The announcement comes at a critical point in South Africa’s gas expansion agenda. Not only is natural gas being positioned as the solution for a constrained grid, but also as a transition fuel away from coal, which accounts for more than 85% of domestic power generation and classifies the country as the 14th largest emitter of greenhouse gases globally. Within its Integrated Resource Plan, the South African government has targeted gas technology for the generation of 6,000 MW from combined-cycle gas turbines – of which 3,000 MW will come from LNG-to-power, 726 MW from gas-to-power and 1,500 MW from non-specified gas. Domestic gas demand is expected to double by 2040, driven in large part by the power generation sector, in which gas is expected to increase its share from two percent of the power generation mix in 2020 to eight percent in 2040.
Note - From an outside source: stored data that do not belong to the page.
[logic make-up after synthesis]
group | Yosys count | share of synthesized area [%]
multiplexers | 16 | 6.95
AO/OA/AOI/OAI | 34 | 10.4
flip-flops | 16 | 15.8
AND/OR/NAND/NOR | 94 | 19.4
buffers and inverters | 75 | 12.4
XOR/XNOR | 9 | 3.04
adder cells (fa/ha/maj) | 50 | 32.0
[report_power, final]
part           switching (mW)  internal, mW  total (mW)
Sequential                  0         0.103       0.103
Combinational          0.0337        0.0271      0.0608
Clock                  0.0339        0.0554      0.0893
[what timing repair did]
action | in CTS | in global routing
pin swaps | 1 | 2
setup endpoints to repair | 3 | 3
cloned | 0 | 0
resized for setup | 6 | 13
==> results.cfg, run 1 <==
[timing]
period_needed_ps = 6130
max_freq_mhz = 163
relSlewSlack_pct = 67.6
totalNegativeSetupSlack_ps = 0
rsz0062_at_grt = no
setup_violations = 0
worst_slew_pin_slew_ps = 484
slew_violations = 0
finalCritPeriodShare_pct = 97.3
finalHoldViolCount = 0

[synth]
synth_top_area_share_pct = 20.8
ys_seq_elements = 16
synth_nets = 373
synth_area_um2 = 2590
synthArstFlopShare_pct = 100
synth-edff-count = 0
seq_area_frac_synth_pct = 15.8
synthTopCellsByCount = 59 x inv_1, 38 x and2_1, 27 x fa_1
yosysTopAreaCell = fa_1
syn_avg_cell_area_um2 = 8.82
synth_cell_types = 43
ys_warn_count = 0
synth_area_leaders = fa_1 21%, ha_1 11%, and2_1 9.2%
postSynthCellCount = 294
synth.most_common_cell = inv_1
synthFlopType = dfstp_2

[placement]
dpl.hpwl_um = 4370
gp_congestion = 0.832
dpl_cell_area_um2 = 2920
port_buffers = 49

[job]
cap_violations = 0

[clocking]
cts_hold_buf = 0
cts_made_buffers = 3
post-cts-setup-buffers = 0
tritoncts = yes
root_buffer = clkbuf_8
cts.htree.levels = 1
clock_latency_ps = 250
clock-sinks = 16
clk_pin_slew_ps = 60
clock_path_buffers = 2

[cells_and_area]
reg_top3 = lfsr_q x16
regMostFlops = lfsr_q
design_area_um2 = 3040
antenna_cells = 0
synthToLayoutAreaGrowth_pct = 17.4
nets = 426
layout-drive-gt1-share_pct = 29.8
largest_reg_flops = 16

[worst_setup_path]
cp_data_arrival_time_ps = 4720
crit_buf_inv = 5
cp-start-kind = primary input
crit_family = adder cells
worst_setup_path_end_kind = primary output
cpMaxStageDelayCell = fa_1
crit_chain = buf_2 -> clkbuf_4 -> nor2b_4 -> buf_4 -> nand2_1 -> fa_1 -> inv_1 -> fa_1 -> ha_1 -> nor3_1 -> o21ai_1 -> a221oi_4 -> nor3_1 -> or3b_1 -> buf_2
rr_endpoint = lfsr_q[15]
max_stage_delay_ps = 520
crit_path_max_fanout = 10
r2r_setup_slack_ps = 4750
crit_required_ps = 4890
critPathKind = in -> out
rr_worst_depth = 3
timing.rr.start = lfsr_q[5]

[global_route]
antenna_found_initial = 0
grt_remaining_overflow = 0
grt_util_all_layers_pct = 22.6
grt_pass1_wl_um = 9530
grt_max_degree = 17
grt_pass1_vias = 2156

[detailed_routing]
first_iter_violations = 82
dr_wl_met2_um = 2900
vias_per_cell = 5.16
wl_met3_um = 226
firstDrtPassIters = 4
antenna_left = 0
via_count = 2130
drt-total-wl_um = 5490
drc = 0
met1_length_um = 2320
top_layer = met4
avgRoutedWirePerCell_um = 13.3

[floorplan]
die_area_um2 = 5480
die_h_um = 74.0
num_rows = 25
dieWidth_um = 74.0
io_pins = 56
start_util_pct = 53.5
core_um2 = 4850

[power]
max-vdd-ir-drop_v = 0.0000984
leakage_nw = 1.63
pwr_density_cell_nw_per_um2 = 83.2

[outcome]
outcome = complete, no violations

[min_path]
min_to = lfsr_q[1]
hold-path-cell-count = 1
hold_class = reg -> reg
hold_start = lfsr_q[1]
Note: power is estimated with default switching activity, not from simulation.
While climate activists have charged for the complete elimination of fossil fuels from national energy matrices, South Africa and its leaders maintain that natural gas, as a relatively clean-burning fuel, is not only integral to the country’s economic growth, but also to its ability to execute a sustainable energy transition. During an address at the 2022 Investing in African Mining Indaba, President Cyril Ramaphosa stated that the continued exploration and development of South Africa’s oil and gas resources remain critical to achieving energy security, fostering social and economic development and eradicating energy poverty, as well as enabling the country’s transition to a low- or zero-carbon future. Natural gas, for instance, can be utilized as feedstock for the production of agricultural chemicals, methanol, ethylene, propylene and a wide variety of petrochemicals used in refining and manufacturing processes. Enabling South Africa to harness its own hydrocarbon resources in the form of natural gas liquids and naphtha would be transformative for a country in need of mass industrialization, job and wealth creation and economic diversification.
Yet South Africa’s road to gas-to-power is proving far from easy. On one hand, the country currently lacks a sufficiently large or reliable enough domestic gas supply to fuel its energy transition on its own. While recent offshore gas discoveries including the Brulpadda and Luiperd prospects have shown promise, along with pockets of shale gas in the Karoo Basin, the country imports more than three-quarters of its natural gas supply by pipeline, from neighboring Mozambique, which is also facing tight supply. In short, establishing new gas import and distribution infrastructure, or developing LNG facilities and domestic gas-to-power capacity from scratch, would require significant amounts of capital.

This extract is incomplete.